The task: Some of the lines below need repeating. Reproduce exactly those between the lines holding "buffers inserted: 2 / 73" and "slew at the", inclusive.

Listed entries:
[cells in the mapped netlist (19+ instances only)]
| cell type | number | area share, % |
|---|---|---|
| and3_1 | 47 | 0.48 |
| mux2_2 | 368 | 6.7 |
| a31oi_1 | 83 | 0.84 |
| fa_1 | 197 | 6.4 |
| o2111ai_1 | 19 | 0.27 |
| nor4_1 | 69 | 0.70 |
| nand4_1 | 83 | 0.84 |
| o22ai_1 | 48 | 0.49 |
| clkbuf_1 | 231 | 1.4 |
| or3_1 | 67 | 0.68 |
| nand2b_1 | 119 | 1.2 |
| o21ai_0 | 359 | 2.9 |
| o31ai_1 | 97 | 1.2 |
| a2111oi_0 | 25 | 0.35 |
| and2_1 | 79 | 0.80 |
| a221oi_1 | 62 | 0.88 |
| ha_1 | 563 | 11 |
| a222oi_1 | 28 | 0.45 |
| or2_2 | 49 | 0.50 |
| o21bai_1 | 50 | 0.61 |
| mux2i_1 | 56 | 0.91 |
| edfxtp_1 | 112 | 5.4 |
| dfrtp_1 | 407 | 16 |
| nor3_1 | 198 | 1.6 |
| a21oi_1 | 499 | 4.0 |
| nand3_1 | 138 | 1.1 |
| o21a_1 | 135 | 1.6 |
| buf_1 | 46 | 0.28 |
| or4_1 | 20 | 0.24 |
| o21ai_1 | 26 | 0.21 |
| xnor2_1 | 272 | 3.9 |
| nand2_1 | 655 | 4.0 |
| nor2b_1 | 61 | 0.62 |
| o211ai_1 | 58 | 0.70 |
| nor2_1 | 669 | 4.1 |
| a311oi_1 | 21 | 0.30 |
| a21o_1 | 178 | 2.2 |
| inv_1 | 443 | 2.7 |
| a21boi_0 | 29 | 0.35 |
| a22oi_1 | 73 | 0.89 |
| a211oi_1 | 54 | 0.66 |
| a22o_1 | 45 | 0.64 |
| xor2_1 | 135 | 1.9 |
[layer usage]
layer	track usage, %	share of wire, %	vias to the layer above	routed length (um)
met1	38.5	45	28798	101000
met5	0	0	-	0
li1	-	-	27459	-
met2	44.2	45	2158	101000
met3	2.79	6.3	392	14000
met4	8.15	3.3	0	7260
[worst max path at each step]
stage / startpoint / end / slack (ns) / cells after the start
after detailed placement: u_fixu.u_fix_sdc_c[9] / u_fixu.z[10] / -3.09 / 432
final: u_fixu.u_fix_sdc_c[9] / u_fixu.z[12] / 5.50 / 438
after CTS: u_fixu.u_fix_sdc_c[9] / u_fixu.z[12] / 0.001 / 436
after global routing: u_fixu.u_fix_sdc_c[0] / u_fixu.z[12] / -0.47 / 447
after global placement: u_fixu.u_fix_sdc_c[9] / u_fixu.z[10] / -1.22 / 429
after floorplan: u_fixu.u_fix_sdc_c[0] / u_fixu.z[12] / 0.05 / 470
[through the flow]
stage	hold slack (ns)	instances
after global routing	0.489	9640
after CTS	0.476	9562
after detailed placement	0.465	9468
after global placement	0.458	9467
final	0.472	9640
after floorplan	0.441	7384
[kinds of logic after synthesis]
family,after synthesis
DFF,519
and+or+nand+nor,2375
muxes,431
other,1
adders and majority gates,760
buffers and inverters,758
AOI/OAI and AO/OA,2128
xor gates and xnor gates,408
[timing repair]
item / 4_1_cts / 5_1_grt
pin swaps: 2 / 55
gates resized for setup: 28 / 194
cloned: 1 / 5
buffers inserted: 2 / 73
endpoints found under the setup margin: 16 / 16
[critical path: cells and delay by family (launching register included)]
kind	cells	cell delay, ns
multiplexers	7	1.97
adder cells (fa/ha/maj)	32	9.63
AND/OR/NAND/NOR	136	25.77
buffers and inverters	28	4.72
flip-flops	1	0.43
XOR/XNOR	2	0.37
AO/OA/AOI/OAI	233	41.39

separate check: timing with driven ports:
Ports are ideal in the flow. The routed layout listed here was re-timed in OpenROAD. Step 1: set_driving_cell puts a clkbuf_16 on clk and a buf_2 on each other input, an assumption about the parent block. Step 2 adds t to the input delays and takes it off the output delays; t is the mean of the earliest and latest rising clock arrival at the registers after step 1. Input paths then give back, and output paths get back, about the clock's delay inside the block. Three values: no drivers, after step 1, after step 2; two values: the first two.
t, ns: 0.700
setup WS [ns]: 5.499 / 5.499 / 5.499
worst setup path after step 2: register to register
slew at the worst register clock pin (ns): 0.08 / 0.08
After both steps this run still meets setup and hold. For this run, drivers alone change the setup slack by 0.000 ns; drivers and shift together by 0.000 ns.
From an optimization exercise on the open Yosys and OpenROAD flow, aimed at small area and a short achievable clock period; shortcuts taken in it are not production practice. At most, simulation tests tie the RTL to the original design; equivalence was not proved. No functional check of the RTL was part of runs 1 and 8. No activity file was given, so power comes from the tool's default toggle rates.

==> flow/design.v <==
module queue(clk,rst,datain,rw,dataout,full,empty);
  input clk,rst,rw;
  input [7:0] datain;
  output reg full, empty;
  output reg [7:0] dataout;
  reg wb;                    
  reg [15:0] nwcol;          
  reg [7:0] nwrow;           
  reg [15:0] nwce, nwco;     
  reg rb;
  reg [15:0] rcol;           
  reg [7:0] rrow;            
  reg [15:0] ecol;           
  reg [7:0] erow;            
  reg nfull, nempty;         
  reg [7:0] ndout;           
  wire push = rw & nfull;
  wire pop  = ~rw & nempty;
  wire [15:0] wcol = ~nwcol;
  wire [7:0] wrow = ~nwrow;
  wire [15:0] wcol_n = {wcol[14:0], wcol[15]};
  wire [7:0] wrow_n = wcol[15] ? {wrow[6:0], wrow[7]} : wrow;
  wire [15:0] rcol_n = {rcol[14:0], rcol[15]};
  wire [7:0] rrow_n = rcol[15] ? {rrow[6:0], rrow[7]} : rrow;
  wire same_cr    = (|(rcol & wcol)) & (|(rrow & wrow));
  wire r_next_cr  = (|(rcol_n & wcol)) & (|(rrow_n & wrow));   
  wire w_next_cr  = (|(wcol_n & rcol)) & (|(wrow_n & rrow));   
  wire last_out = rb ? (~wb & r_next_cr) : (wb & same_cr);
  wire last_in  = wb ? (~rb & w_next_cr) : (rb & same_cr);
  wire wb_nx = push ? ~wb : wb;
  wire [15:0] wcol_nx = (push & wb) ? wcol_n : wcol;
  wire full_nx = push ? last_in : (pop ? 1'b0 : ~nfull);
  wire [15:0] nwcol_e = nwce;
  wire [15:0] nwcol_o = nwco;
  reg [7:0] nmem_e [0:127];
  reg [7:0] nmem_o [0:127];
  genvar i, r;
  generate
    for (i = 0; i < 128; i = i + 1) begin : g_mem
      always @(posedge clk) begin
        if (~(nwrow[i/16] | nwcol_e[i%16]))
          nmem_e[i] <= ~datain;
        if (~(nwrow[i/16] | nwcol_o[i%16]))
          nmem_o[i] <= ~datain;
      end
    end
  endgenerate
  wire [15:0] ecol_n = {ecol[14:0], ecol[15]};
  wire [7:0] erow_n = ecol[15] ? {erow[6:0], erow[7]} : erow;
  wire [7:0] rowdata_e [0:7];
  wire [7:0] rowdata_o [0:7];
  generate
    for (r = 0; r < 8; r = r + 1) begin : g_row
      integer c;
      reg [7:0] acc_e, acc_o;
      always @* begin
        acc_e = 8'd0;
        acc_o = 8'd0;
        for (c = 0; c < 16; c = c + 1) begin
          acc_e = acc_e | (~nmem_e[r*16+c] & {8{ecol[c]}});
          acc_o = acc_o | (~nmem_o[r*16+c] & {8{rcol[c]}});
        end
      end
      assign rowdata_e[r] = acc_e;
      assign rowdata_o[r] = acc_o;
    end
  endgenerate
  reg [7:0] rdata_e, rdata_o;
  integer k;
  always @* begin
    rdata_e = 8'd0;
    rdata_o = 8'd0;
    for (k = 0; k < 8; k = k + 1) begin
      rdata_e = rdata_e | (rowdata_e[k] & {8{erow[k]}});
      rdata_o = rdata_o | (rowdata_o[k] & {8{rrow[k]}});
    end
  end
  reg [7:0] head_e, head_o;   
  reg [7:0] last_in_byte;     
  reg bypass;                 
  always @(posedge clk) begin
    head_e <= rdata_e;
    head_o <= rdata_o;
    last_in_byte <= datain;
  end
  always @(posedge clk) begin
    if (rst) begin
      wb <= 1'b0;
      nwcol <= ~16'd1;
      nwrow <= ~8'd1;
      nwce <= ~16'd1;
      nwco <= ~16'd0;
      rb <= 1'b0;
      rcol <= 16'd1;
      rrow <= 8'd1;
      ecol <= 16'd1;
      erow <= 8'd1;
      full <= 1'b0;
      empty <= 1'b1;
      nfull <= 1'b1;
      nempty <= 1'b0;
      bypass <= 1'b0;
      ndout <= 8'hff;
      dataout <= 8'd0;
    end else begin
      bypass <= push & ~nempty;
      nwce <= ~(wcol_nx & {16{~wb_nx & ~full_nx}});
      nwco <= ~(wcol_nx & {16{wb_nx & ~full_nx}});
      full <= ~nfull;
      empty <= ~nempty;
      dataout <= ~ndout;
      if (push) begin
        wb <= ~wb;
        if (wb) begin
          nwcol <= ~wcol_n;
          nwrow <= ~wrow_n;
        end
        empty <= 1'b0;
        full <= last_in;
        nempty <= 1'b1;
        nfull <= ~last_in;
      end
      if (pop) begin
        rb <= ~rb;
        if (rb) begin
          rcol <= rcol_n;
          rrow <= rrow_n;
        end else begin
          ecol <= ecol_n;
          erow <= erow_n;
        end
        full <= 1'b0;
        empty <= last_out;
        nfull <= 1'b1;
        nempty <= ~last_out;
        ndout <= ~(bypass ? last_in_byte : (rb ? head_o : head_e));
        dataout <= bypass ? last_in_byte : (rb ? head_o : head_e);
      end
    end
  end
endmodule
This is an optimization exercise on Yosys and OpenROAD, whose aim is small area and a short achievable clock period, not a production implementation.
At most, simulation tests tie the RTL to the original design; equivalence was not proved.
Power and IR drop assume default switching activity.

## fjord
==> flow/design.v <==
module ARMSIM(
	input CLOCK_50, rst, fu_EN,
	output[31:0] imem_addr,
	input[31:0] imem_data,
	output dmem_r_en, dmem_w_en,
	output[31:0] dmem_addr, dmem_wdata,
	input[31:0] dmem_rdata,
	output wb_en,
	output[3:0] wb_dest,
	output[31:0] wb_data
);
	wire clk = CLOCK_50;
	function cond_ok;
		input [3:0] c;
		input [3:0] f;  
		begin
			case (c)
				4'b0000: cond_ok = f[2];
				4'b0001: cond_ok = ~f[2];
				4'b0010: cond_ok = f[1];
				4'b0011: cond_ok = ~f[1];
				4'b0100: cond_ok = f[3];
				4'b0101: cond_ok = ~f[3];
				4'b0110: cond_ok = f[0];
				4'b0111: cond_ok = ~f[0];
				4'b1000: cond_ok = f[1] & ~f[2];
				4'b1001: cond_ok = ~f[1] & f[2];
				4'b1010: cond_ok = f[3] == f[0];
				4'b1011: cond_ok = f[3] != f[0];
				4'b1100: cond_ok = ~f[2] & (f[3] == f[0]);
				4'b1101: cond_ok = ~f[2] | (f[3] != f[0]);
				default: cond_ok = 1'b1;
			endcase
		end
	endfunction
	reg [31:0] pc;
	reg [31:0] f_ins;           
	reg fu_r;                   
	reg [3:0] sr;               
	reg x_wb, x_mr, x_mw, x_br, x_s;    
	reg x_nh;                   
	reg [3:0] x_cond, x_dest;
	reg [31:0] x_a;             
	reg [31:0] x_bv;            
	reg [11:0] x_so;            
	reg [4:0] x_rot;            
	reg x_los;
	reg x_inv, x_cinc, x_cin1;
	reg x_sum, x_and, x_or, x_xor, x_mov;   
	reg x_fa_mem, x_fb_mem, x_fa_ld, x_fb_ld;
	reg m_wb, m_mr, m_mw, m_sel;
	reg [3:0] m_dest;
	reg [31:0] m_alu, m_st;
	reg w_wb;
	reg [3:0] w_dest;
	reg [31:0] w_val;
	reg [31:0] rf [0:15];
	reg [15:0] rv;              
	wire x_ok = cond_ok(x_cond, sr) & x_nh;
	wire e_wb = x_wb & x_ok;
	wire e_mr = x_mr & x_ok;
	wire e_mw = x_mw & x_ok;
	wire e_br = x_br & x_ok;
	wire e_s  = x_s & x_ok;
	wire [31:0] opa = x_fa_ld ? w_val : x_fa_mem ? m_alu : x_a;
	wire [31:0] opb = x_fb_ld ? w_val : x_fb_mem ? m_alu : x_bv;
	wire [63:0] rot2 = {opb, opb} >> x_rot;
	wire [4:0] sh_n = x_so[11:7];
	reg [31:0] keep;
	integer k;
	always @(*) begin
		for (k = 0; k < 32; k = k + 1)
			case (x_so[6:5])
				2'b00: keep[k] = (k >= sh_n);
				2'b11: keep[k] = 1'b1;
				default: keep[k] = (k + sh_n < 32);
			endcase
	end
	wire [31:0] shv = {(x_so[6:5] == 2'b11) ? opb[0] : rot2[31], rot2[30:0]} & keep;
	wire [31:0] val2 = x_los ? {20'b0, x_so} : shv;
	wire [31:0] b2 = x_inv ? ~val2 : val2;
	wire cin = x_cin1 | (x_cinc & sr[1]);
	wire [31:0] pg = opa ^ b2;
	wire [31:0] g0 = opa & b2;
	reg [31:0] gg, pp;
	reg [32:0] c;
	integer l, j;
	always @(*) begin
		gg = g0;
		pp = pg;
		for (l = 0; l < 5; l = l + 1)
			for (j = 0; j < 32; j = j + 1)
				if (j & (1 << l)) begin
					gg[j] = gg[j] | (pp[j] & gg[((j >> l) << l) - 1]);
					pp[j] = pp[j] & pp[((j >> l) << l) - 1];
				end
		c = {gg | (pp & {32{cin}}), cin};
	end
	wire [31:0] sum = pg ^ c[31:0];
	wire [31:0] lres = ({32{x_and}} & g0) | ({32{x_or}} & (g0 | pg))
	                 | ({32{x_xor}} & pg) | ({32{x_mov}} & b2);
	wire [31:0] alu = ({32{x_sum}} & sum) | lres;
	wire z_sum = &(~(pg ^ {opa[30:0] | b2[30:0], cin}));
	wire f_z = x_sum ? z_sum : (lres == 32'b0);
	wire f_c = x_sum & (c[32] ^ x_inv);
	wire f_v = x_sum & (c[32] ^ c[31]);
	wire [3:0] flags = {alu[31], f_z, f_c, f_v};
	wire [31:0] ins = f_ins;
	wire [1:0] mode = ins[27:26];
	wire [3:0] op = ins[24:21];
	wire i_s = ins[20];
	wire i_imm = ins[25];
	wire [3:0] src1 = ins[19:16];
	wire is_ls = (op == 4'b0100) && (mode == 2'b01);
	wire [3:0] src2 = is_ls ? ins[15:12] : (!i_imm && !ins[4]) ? ins[3:0] : 4'b0;
	wire dp = (mode == 2'b00);
	reg d_wbop;
	always @(*) begin
		case (op)
			4'b1101, 4'b1111, 4'b0100, 4'b0101, 4'b0010, 4'b0110,
			4'b0000, 4'b1100, 4'b0001: d_wbop = 1'b1;
			default: d_wbop = 1'b0;
		endcase
	end
	wire d_wb = (dp & d_wbop) | (is_ls & i_s);
	wire d_mr = is_ls & i_s;
	wire d_mw = is_ls & ~i_s;
	wire d_br = (mode == 2'b10) && (op == 4'b0111);
	wire d_s  = dp & i_s;
	reg d_inv, d_cinc, d_cin1, d_sum, d_and, d_or, d_xor, d_mov;
	always @(*) begin
		{d_inv, d_cinc, d_cin1, d_sum, d_and, d_or, d_xor, d_mov} = 8'b0;
		if (dp) begin
			case (op)
				4'b1101: d_mov = 1'b1;                                 
				4'b1111: begin d_mov = 1'b1; d_inv = 1'b1; end         
				4'b0100: d_sum = 1'b1;                                 
				4'b0101: begin d_sum = 1'b1; d_cinc = 1'b1; end        
				4'b0010, 4'b1010: begin d_sum = 1'b1; d_inv = 1'b1; d_cin1 = 1'b1; end  
				4'b0110: begin d_sum = 1'b1; d_inv = 1'b1; d_cinc = 1'b1; end  
				4'b1100: d_or = 1'b1;                                  
				4'b0001: d_xor = 1'b1;                                 
				default: d_and = 1'b1;                                 
			endcase
		end else begin
			d_sum = 1'b1;  
		end
	end
	wire d_immdp = i_imm & ~is_ls & ~d_br;
	wire [63:0] rimm = {24'b0, ins[7:0], 24'b0, ins[7:0]} >> {ins[11:8], 1'b0};
	wire d_sh0 = d_br | d_immdp;      
	wire [11:0] d_so = (d_sh0 & ~is_ls) ? 12'b0 : ins[11:0];
	wire [4:0] d_rot = (d_so[6:5] == 2'b00) ? 5'd0 - d_so[11:7] :
	                   (d_so[6:5] == 2'b11) ? 5'd0 : d_so[11:7];
	wire [31:0] wbv_n = m_sel ? dmem_rdata : m_alu;
	wire use_b = ~d_sh0 | is_ls;
	wire fa_wb_n  = fu_r & ~d_br & m_wb & (m_dest == src1);
	wire fa_mem_n = fu_r & ~d_br & e_wb & (x_dest == src1) & ~fa_wb_n;
	wire fb_wb_n  = fu_r & use_b & m_wb & (m_dest == src2);
	wire fb_mem_n = fu_r & use_b & e_wb & (x_dest == src2) & ~fb_wb_n;
	wire [15:0] dec1 = 16'b1 << src1;
	wire [15:0] dec2 = 16'b1 << src2;
	wire a_rf = ~d_br & ~fa_wb_n;
	wire b_rf = use_b & ~fb_wb_n;
	reg [31:0] a_n, b_n;
	integer r;
	always @(*) begin
		a_n = ({32{d_br}} & pc)
		    | ({32{fa_wb_n & ~m_sel}} & m_alu)
		    | ({32{a_rf & ~|(dec1 & rv)}} & {28'b0, src1});
		b_n = ({32{d_br}} & {{8{ins[23]}}, ins[23:0]})
		    | ({32{d_immdp}} & rimm[31:0])
		    | ({32{fb_wb_n & ~m_sel}} & m_alu)
		    | ({32{b_rf & ~|(dec2 & rv)}} & {28'b0, src2});
		for (r = 0; r < 16; r = r + 1) begin
			a_n = a_n | ({32{a_rf & dec1[r] & rv[r]}} & rf[r]);
			b_n = b_n | ({32{b_rf & dec2[r] & rv[r]}} & rf[r]);
		end
	end
	wire d_ok_late = cond_ok(ins[31:28], e_s ? flags : sr);
	wire ex1 = (x_dest == src1), ex2 = (x_dest == src2);
	wire me1 = (m_dest == src1), me2 = (m_dest == src2);
	wire haz_early = fu_r ? (e_mr & (ex1 | ex2))
	                      : ((e_wb & (ex1 | (~i_imm & ex2))) | (m_wb & (me1 | (~i_imm & me2))));
	wire haz_k = ~fu_r & i_imm & d_mw & ((e_wb & ex2) | (m_wb & me2));
	wire hazard = haz_early | (haz_k & d_ok_late);
	always @(posedge clk) begin
		fu_r <= fu_EN;
		if (rst) begin
			pc <= 32'b0;
			f_ins <= 32'b0;
		end else if (!hazard) begin
			pc <= e_br ? sum : pc + 32'd1;
			f_ins <= e_br ? 32'b0 : imem_data;
		end
		if (rst)
			sr <= 4'b0;
		else if (e_s)
			sr <= flags;
		if (rst || e_br)
			{x_wb, x_mr, x_mw, x_br, x_s} <= 5'b0;
		else
			{x_wb, x_mr, x_mw, x_br, x_s} <= {d_wb, d_mr, d_mw, d_br, d_s};
		x_nh <= ~hazard;
		x_cond <= ins[31:28];
		x_dest <= ins[15:12];
		x_a <= a_n;
		x_bv <= b_n;
		x_so <= d_so;
		x_rot <= d_rot;
		x_los <= is_ls;
		{x_inv, x_cinc, x_cin1} <= {d_inv, d_cinc, d_cin1};
		{x_sum, x_and, x_or, x_xor, x_mov} <= {d_sum, d_and, d_or, d_xor, d_mov};
		{x_fa_mem, x_fb_mem} <= {fa_mem_n, fb_mem_n};
		{x_fa_ld, x_fb_ld} <= {fa_wb_n & m_sel, fb_wb_n & m_sel};
		if (rst)
			{m_wb, m_mr, m_mw} <= 3'b0;
		else
			{m_wb, m_mr, m_mw} <= {e_wb, e_mr, e_mw};
		m_sel <= x_mr;
		m_dest <= x_dest;
		m_alu <= alu;
		m_st <= opb;
		if (rst)
			rv <= 16'b0;
		else if (m_wb)
			rv[m_dest] <= 1'b1;
		if (m_wb)
			rf[m_dest] <= wbv_n;
		w_wb <= rst ? 1'b0 : m_wb;
		w_dest <= m_dest;
		w_val <= wbv_n;
	end
	assign imem_addr = pc;
	assign dmem_r_en = m_mr;
	assign dmem_w_en = m_mw;
	assign dmem_addr = m_alu;
	assign dmem_wdata = m_st;
	assign wb_en = w_wb;
	assign wb_dest = w_dest;
	assign wb_data = w_val;
endmodule
export LEC_CHECK = 0
export ABC_AREA = 1
export CAP_MARGIN = 75
export CORE_MARGIN = 2
export CORE_UTILIZATION = 40
export SETUP_SLACK_MARGIN = 0.5
export SLEW_MARGIN = 75
create_clock -name core_clock -period 25.0 [get_ports {CLOCK_50}]
standard.sh (not shown) runs the stock make flow with config.mk's settings and CLKGATE_MAP_FILE= SYNTH_SCRIPT=/design/flow/synth_recipe.tcl, a recipe that flattens the netlist after the stock synthesis.
==> flow/flow/run.sh <==
#!/bin/bash
# The standard layout (the standard.sh, standard synthesis included),
# with plain buffers on the ports instead of the delay cells that
# buffer_ports picks by itself.
set -euo pipefail
export BUFFER_PORTS_ARGS="-buffer_cell sky130_fd_sc_hd__buf_2"
bash standard.sh > standard.log 2>&1
### fjord -> nickel
diff --git a/flow/design.v b/flow/design.v
--- a/flow/design.v
+++ b/flow/design.v
@@ -34,8 +34,10 @@
 		end
 	endfunction
 	reg [31:0] pc;
 	reg [31:0] f_ins;           
+	reg [31:0] f_prev;          
+	reg f_stall;                
 	reg fu_r;                   
 	reg [3:0] sr;               
 	reg x_wb, x_mr, x_mw, x_br, x_s;    
 	reg x_nh;                   
@@ -104,9 +106,9 @@
 	wire f_z = x_sum ? z_sum : (lres == 32'b0);
 	wire f_c = x_sum & (c[32] ^ x_inv);
 	wire f_v = x_sum & (c[32] ^ c[31]);
 	wire [3:0] flags = {alu[31], f_z, f_c, f_v};
-	wire [31:0] ins = f_ins;
+	wire [31:0] ins = f_stall ? f_prev : f_ins;
 	wire [1:0] mode = ins[27:26];
 	wire [3:0] op = ins[24:21];
 	wire i_s = ins[20];
 	wire i_imm = ins[25];
@@ -185,15 +187,15 @@
 	wire haz_k = ~fu_r & i_imm & d_mw & ((e_wb & ex2) | (m_wb & me2));
 	wire hazard = haz_early | (haz_k & d_ok_late);
 	always @(posedge clk) begin
 		fu_r <= fu_EN;
-		if (rst) begin
+		if (rst)
 			pc <= 32'b0;
-			f_ins <= 32'b0;
-		end else if (!hazard) begin
+		else if (!hazard)
 			pc <= e_br ? sum : pc + 32'd1;
-			f_ins <= e_br ? 32'b0 : imem_data;
-		end
+		f_ins <= (rst || e_br) ? 32'b0 : imem_data;
+		f_prev <= ins;
+		f_stall <= ~rst & hazard;
 		if (rst)
 			sr <= 4'b0;
 		else if (e_s)
 			sr <= flags;
### Flow results
- | power after layout | nickel vs fjord | 0.00048 W higher |
- In the reports for nickel and fjord, the smaller time the worst path needs with I/O delays and setup belongs to nickel.
- Timing, DRC, antenna: 0 failures across nickel and fjord
- nickel: final wirelength is about 7% higher than what fjord reported.
- From fjord to nickel the numbers moved as follows: critical path depth down 38, cell internal power dissipation higher, average instance area after synthesis moved down, final worst-path setup slack moved up.
For fjord, only the layout was checked, not whether the RTL still works.

-- what the ideal ports hide --
How much do the figures lean on ideal ports? The routed layouts below were timed once more, with nothing changed but the port constraints. Step 1 sets driving cells, clkbuf_16 on the clock port and buf_2 on the other inputs (assumed; they add their load-dependent delay and slew). Step 2, shift: input delay + t, output delay - t, t = (earliest + latest rising clock arrival at the registers) / 2. This alone moves slack from input paths to output paths. Three values: ideal ports, drivers, drivers and shift; two values: the first two.
| run | t, ns | slack for setup (ns) | clock arrival spread, ns |
|---|---|---|---|
| fjord | 0.756 | 18.291 / 18.291 / 18.291 | 0.047 / 0.047 |
| nickel | 0.760 | 18.414 / 18.333 / 18.563 | 0.037 / 0.037 |
After both steps setup and hold are still met in every run listed.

Solution to this problem:
buffers inserted: 2 / 73
endpoints found under the setup margin: 16 / 16
[critical path: cells and delay by family (launching register included)]
kind	cells	cell delay, ns
multiplexers	7	1.97
adder cells (fa/ha/maj)	32	9.63
AND/OR/NAND/NOR	136	25.77
buffers and inverters	28	4.72
flip-flops	1	0.43
XOR/XNOR	2	0.37
AO/OA/AOI/OAI	233	41.39

separate check: timing with driven ports:
Ports are ideal in the flow. The routed layout listed here was re-timed in OpenROAD. Step 1: set_driving_cell puts a clkbuf_16 on clk and a buf_2 on each other input, an assumption about the parent block. Step 2 adds t to the input delays and takes it off the output delays; t is the mean of the earliest and latest rising clock arrival at the registers after step 1. Input paths then give back, and output paths get back, about the clock's delay inside the block. Three values: no drivers, after step 1, after step 2; two values: the first two.
t, ns: 0.700
setup WS [ns]: 5.499 / 5.499 / 5.499
worst setup path after step 2: register to register
slew at the worst register clock pin (ns): 0.08 / 0.08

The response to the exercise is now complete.